Mrs. Tuck turned to smile once more.

'Wednesday,' she cooed back at me, and was gone into the night.

'Dear Fielding (Christopher wrote),
'Sorry I've been so long answering your letter, but something awkward's happened. As you know, I only just managed in my exams, and the head man's suggested to my parents that l ought to have tuition during the holidays. They've found someone from Oxford who's to come and stay and be my tutor for three or four weeks in August. It's realty a good idea, I suppose, but I do wish to God it wasn't happening because it means you can't come until September. I mean, there'd be room all right, but my parents think I ought to concentrate on this tuition, and anyhow it wouldn't be the same. I'm miserable about this, but there's nothing to be done.
'I remember you saying that you were going to stay with the head man in Wiltshire on 7th September or thereabouts. Why not come here for a few days before going there? It's not far out of your way, only ¾ of an hour from London, which you'll have to pass through anyway. I feel ghastly about putting you off like this, and terribly disappointed, but what can l do? Please let me know that you can come in early September.
“All my love, Christopher'
'PS. (Two hours later) The new tutor's just arrived. He seems quite decent, but he's very ugly, rather like Somerset L-J, though no spots. Also. I'm afraid he's rather an oik, and he seems very intense. Oxford Group or something? Keep your fingers crossed for me.

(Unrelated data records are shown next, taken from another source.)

$ cat config.mk
export PLATFORM = sky130hd
export DESIGN_NAME = jjt_bias
export DESIGN_NICKNAME = d
export VERILOG_FILES = /design/src/verilog/ik_pkg.sv /design/src/verilog/jjt_bias.sv
export VERILOG_INCLUDE_DIRS = /design/src /design/src/verilog
export SDC_FILE = /design/constraint.sdc
export NUM_CORES = 1
export LEC_CHECK = 0
export BUFFER_PORTS_ARGS = -buffer_cell sky130_fd_sc_hd__buf_2
export CORE_AREA = 2 2 148 150
export CTS_BUF_LIST = sky130_fd_sc_hd__clkbuf_16
export CTS_CLUSTER_DIAMETER = 100
export DETAILED_ROUTE_END_ITERATION = 10
export DIE_AREA = 0 0 150 152
export PLACE_DENSITY = 0.54
export SYNTH_ARGS = -nofsm -noshare
export SYNTH_HDL_FRONTEND = slang
export SYNTH_SLANG_ARGS = --single-unit
$ cat constraint.sdc
create_clock -name i -period 7.2 [get_ports i]
set_clock_uncertainty 0.2 [all_clocks]
set_input_delay 1.8 -clock i [delete_from_list [all_inputs] [get_ports i]]
set_output_delay 1.8 -clock i [all_outputs]
set_load 0.005 [all_outputs]
$ cat src/verilog/ik_macros.svh
/* fixed-point format and step schedule for the two-joint DLS core.
   slot values count enabled cycles from the input sample at count 0 */
`ifndef IK_MACROS_SVH
`define IK_MACROS_SVH

// q_t word format
`define IK_W     18
`define IK_FRAC  12

// enabled cycles per step, counter wraps after this
`define IK_PERIOD  48

// restoring divider iterations for the reciprocal
`define IK_DIV_CYC  24

// multiplier request slots
`define IK_T_JJT  1
`define IK_T_DET  5
`define IK_T_ADJ  33
`define IK_T_DLS  37
`define IK_T_ERR  40

// divider runs from here for IK_DIV_CYC slots
`define IK_T_DIV  8

// o_delta and o_valid appear in this slot
`define IK_T_OUT  43

`endif

$ cat src/verilog/ik_pkg.sv
/* signed fixed-point types, width and fraction set in ik_macros.svh.
   no saturation anywhere; sums wrap at the word width */
`include "ik_macros.svh"

package ik_pkg;

	// one fixed-point value
	typedef logic signed [`IK_W-1:0] q_t;

	// index 0 is x, or joint 1
	typedef q_t [1:0] vec2_t;

	// indexed [row][col]
	typedef q_t [1:0][1:0] mat2_t;

	// multiplier operation
	typedef enum logic {
		MM_MATRIX = 1'b0,
		MM_ELEM   = 1'b1
	} mm_mode_e;

endpackage

$ cat src/verilog/jjt_bias.sv
/* forms A = J*J^T + damp*I once per step, A holds from slot 4 to the next slot 3.
   request outputs are zero outside slot IK_T_JJT */
`timescale 1ns/1ns
`include "ik_macros.svh"

module jjt_bias
	import ik_pkg::*;
(
	input  logic       i,
	input  logic       i_rst_n,
	input  logic       i_en,
	input  logic [5:0] i_count,
	input  mat2_t      i_jac,
	input  q_t         i_damp,
	input  mat2_t      i_mm_result,
	output mat2_t      o_mm_a,
	output mat2_t      o_mm_b,
	output mat2_t      o_jjt
);

	// J on the left, its transpose on the right
	always_comb begin
		o_mm_a = '0;
		o_mm_b = '0;
		if (i_count == `IK_T_JJT) begin
			o_mm_a = i_jac;
			for (int r = 0; r < 2; r++) begin
				for (int c = 0; c < 2; c++) begin
					o_mm_b[r][c] = i_jac[c][r];
				end
			end
		end
	end

	// product is on the bus two slots after the request
	always_ff @(posedge i) begin
		if (i_en && i_count == `IK_T_JJT + 2) begin
			o_jjt[0][0] <= i_mm_result[0][0] + i_damp;
			o_jjt[0][1] <= i_mm_result[0][1];
			o_jjt[1][0] <= i_mm_result[1][0];
			o_jjt[1][1] <= i_mm_result[1][1] + i_damp;
		end
	end

	// off-diagonal terms use the same products in the shared multiplier
	a_jjt_symmetric: assert property (
		@(posedge i) disable iff (!i_rst_n)
		(i_count > `IK_T_JJT + 2) |-> (o_jjt[0][1] == o_jjt[1][0])
	);

endmodule

==> impl_metrics.toml <==
[grt]
use_met3_pct = 3.303
groute.layer.met1.usage_pct = 16.32
gr-usage-met2_pct = 28.44
grt_usage_pct = 14.85
initial_antenna_violation_count = 0
grt.busiest_layer = "met2"
global_route.overflow_total = 0
via_count_of_the_first_global_routing_pass = 4377
grt_pass1_wl_um = 25410
grt_start_max_net_pins = 73

[final_layout]
mostFrequentLayoutCell = "buf_2"
area_delta_synth_final_pct = 40.23
largestRegisters = "o_jjt: 72 flops"
most_flops_register = "o_jjt"
fill_cells = 2267
antennaDiodeCount = 0
multi_input_gate_area_um2 = 2150
num-nets-final = 978
final-seq-area_um2 = 2162
max_reg_flops = 72
most_used_cells_in_the_layout_excluding_fill_and_tap_cells = "385 x buf_2, 73 x and2_1, 72 x edfxtp_1"
finalNonFillerCells = 1056
share_of_cells_above_drive_strength_1_pct = 53.09

[place]
place.gp.congestion = 0.8099
port-buffer-count = 385
dp_worst_slack_ns = 1.516
place.detailed.instances = 1040
placed_wire_length_estimate_um = 15520

[sta]
timing.max_slew.rel_slack_pct = 33.56
setup_viol = 0
worstMarginPinSlew_ns = 0.9942
finalWorstPathRequiredPeriod_ns = 5.660
timing.final.hold_violations = 0
holdWs_ns = 1.437
final-max-slew-violation-count = 0
setup_repair_after_global_routing_missed_its_margin = "no"
final_min_period_over_clock_period_pct = 78.61
layout_setup_ws_ns = 1.540
max_freq_ghz = 0.1767
timing.setup.tns_ns = 0

[critical_path]
setup.worst_path.start_class = "input port"
crit_path_end_kind = "output port"
cp_max_fo = 72
crit_start = "i_count[2]"
timing_worst_setup_path_type = "input port to output port"
worst_endpoint_required_time_ns = 5.20
worstPathArrival_ns = 3.66

[power]
powerDensity_nw_per_um2 = 161.5
power_frac_seq_pct = 42.5
cellInternalPower_mw = 0.8223
power.share.combinational_pct = 20.5
clock_power_share_pct = 37.0
switching_share_pct = 26.49
worst_ir_drop_vdd_mv = 0.08583
power_switching_mw = 0.2964
power.static_leakage_nw = 3.524

[cts]
ctsResizeCount = 0
post_cts.repair.setup_buffers = 0
ctsHtreeMaxLevel = 3
cts.path.max_buffers = 2
cts_tree = "yes"
tritoncts.num_buffers = 9
cts_root_buf = "clkbuf_16"
post_cts_hold_buffer_count = 0
worst_setup_hold_path_clk_slew_ns = 0.06
cts_sinks = 72

[drt]
residual_antenna_violating_net_count_after_detailed_routing = 0
avgRoutedWirePerCell_um = 16.79
pre_repair_dr_iteration_count = 4
postRouteWirelength_um = 17730
viasPerCell = 4.241
drt_iter0_drc = 248
drc = 0
vias = 4478

[logic_synthesis]
synthArstFlopShare_pct = 0
synth_top_area_cell = "edfxtp_1"
synth.yosys.seq_area_share_pct = 43.78
synth-edff-count = 72
syn_inst = 456
ys_top_cells_by_area = "edfxtp_1 44%, buf_4 11%, and2_1 9.2%, ha_1 8.6%, xnor2_1 3.2%"
dominantRegCellSynth = "edfxtp_1"
yosysUniqueCellTypes = 51
post_synth_top_area_share_pct = 43.78
synth.net_count = 663
synth-seq-cells = 72
syn-mean-instance-area_um2 = 10.83
syn_area_um2 = 4938
yosys_warnings = 0

[floorplanning]
die_height_um = 152
placeable_core_region_um2 = 21350
floorplan.rows = 54
die-width_um = 150
die_area_um2 = 22800
floorplan.io_pins = 387
effective_utilization_at_floorplan_pct = 23.13

[status]
run_status = "completed"

[min_path]
min-delay-path-class = "input port to register"
min_from = "i_mm_result[45]"

[run]
cap_viol_max_count = 0
## metrics by stage
step,utilization [%],area [um2],power [mW]
5_1_grt,32.44,6925,1.180
3_3_place_gp,31.12,6645,0.7121
6_report,32.44,6925,1.119
2_1_floorplan,-,4938,0.6292
4_1_cts,32.44,6925,1.136
3_5_place_dp,31.12,6645,0.7134
## power groups by stage
stage	registers, mW	clock network [mW]	logic (mW)
finish	0.475	0.414	0.229
global route	0.475	0.447	0.258
CTS	0.475	0.430	0.231
detailed placement	0.484	0	0.229
global placement	0.484	0	0.228
floorplan	0.485	0	0.144
## cells in the mapped netlist, types with 2 or more instances
cell type and instances:
nand3_1 5, and2_1 73, nor3_1 5, xnor2_1 18, inv_1 13, a21oi_1 22, a211oi_1 4, nor4_1 2
or3_1 2, nand2b_1 3, a221o_1 2, a21o_1 7, o31a_1 2, nor2_1 13, o21bai_1 3, fa_1 2
xor2_1 10, nor2b_1 5, o31ai_1 4, a31oi_1 3, o21ai_1 4, buf_4 72, o21a_1 9, edfxtp_1 72
a2111oi_0 2, o31ai_2 2, and3_1 5, clkbuf_1 8, ha_1 34, buf_6 2, nand2_1 11, a21boi_0 2
o21ai_0 17
## worst max-delay path: stages
cell and delay (ns):
buf_2 0.11, nor4_1 0.25, nand2_1 0.18, nor2_4 0.78
and2_1 0.36, buf_2 0.16
## area by class of cell
class,count,area share (%)
multi-input combinational,289,31.04
clock inverter,7,0.7949
tap,280,5.059
timing repair buffer,386,27.93
sequential,72,31.22
clock buffer,9,3.252
inverter,13,0.7046
## worst paths after layout
check,end,slack [ns],cells after the start
worst max-delay path,o_mm_b[39],1.54,6
worst min-delay path,o_jjt[45],1.44,1
## per-layer routing
layer  share of wire, %  up-vias
met2                 53      230
met3                8.2        9
met4                1.1        0
met1                 38     2046
met5                  0        -
li1                   -     2193
## cells by family after synthesis
| group | synth area share [%] |
|---|---|
| mux | 0.2027 |
| simple gates | 14.54 |
| buf+inv | 13.00 |
| xor+xnor | 4.966 |
| fa+ha+maj | 9.425 |
| flops | 43.78 |
| compound gates | 14.09 |
No activity file was read; power rests on OpenSTA's default activity.
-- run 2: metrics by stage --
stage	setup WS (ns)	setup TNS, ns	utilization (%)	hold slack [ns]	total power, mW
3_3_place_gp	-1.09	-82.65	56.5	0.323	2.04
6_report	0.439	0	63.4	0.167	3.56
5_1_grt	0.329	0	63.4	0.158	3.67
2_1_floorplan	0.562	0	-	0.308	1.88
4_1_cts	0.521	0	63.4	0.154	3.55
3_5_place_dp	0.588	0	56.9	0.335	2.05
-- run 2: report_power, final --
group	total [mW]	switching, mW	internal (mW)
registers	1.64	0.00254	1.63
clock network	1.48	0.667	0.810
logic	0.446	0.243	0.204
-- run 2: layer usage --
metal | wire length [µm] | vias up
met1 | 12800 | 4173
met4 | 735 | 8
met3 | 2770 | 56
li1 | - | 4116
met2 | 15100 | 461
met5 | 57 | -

This letter was a blow, but perceptibly less of a blow than it would have been had I not now met Angela Tuck. Although there had been something ambiguous about the encouragement which she offered me, encouragement it had certainly been; and she had made it very plain that her marriage was not to be regarded as an inhibiting factor. Angela, in a word, was fair game; even if nothing came of the chase, the days would pass the quicker when it started. Meanwhile. I looked forward to our golf match with a mixture of acute nervousness and unbridled reverie.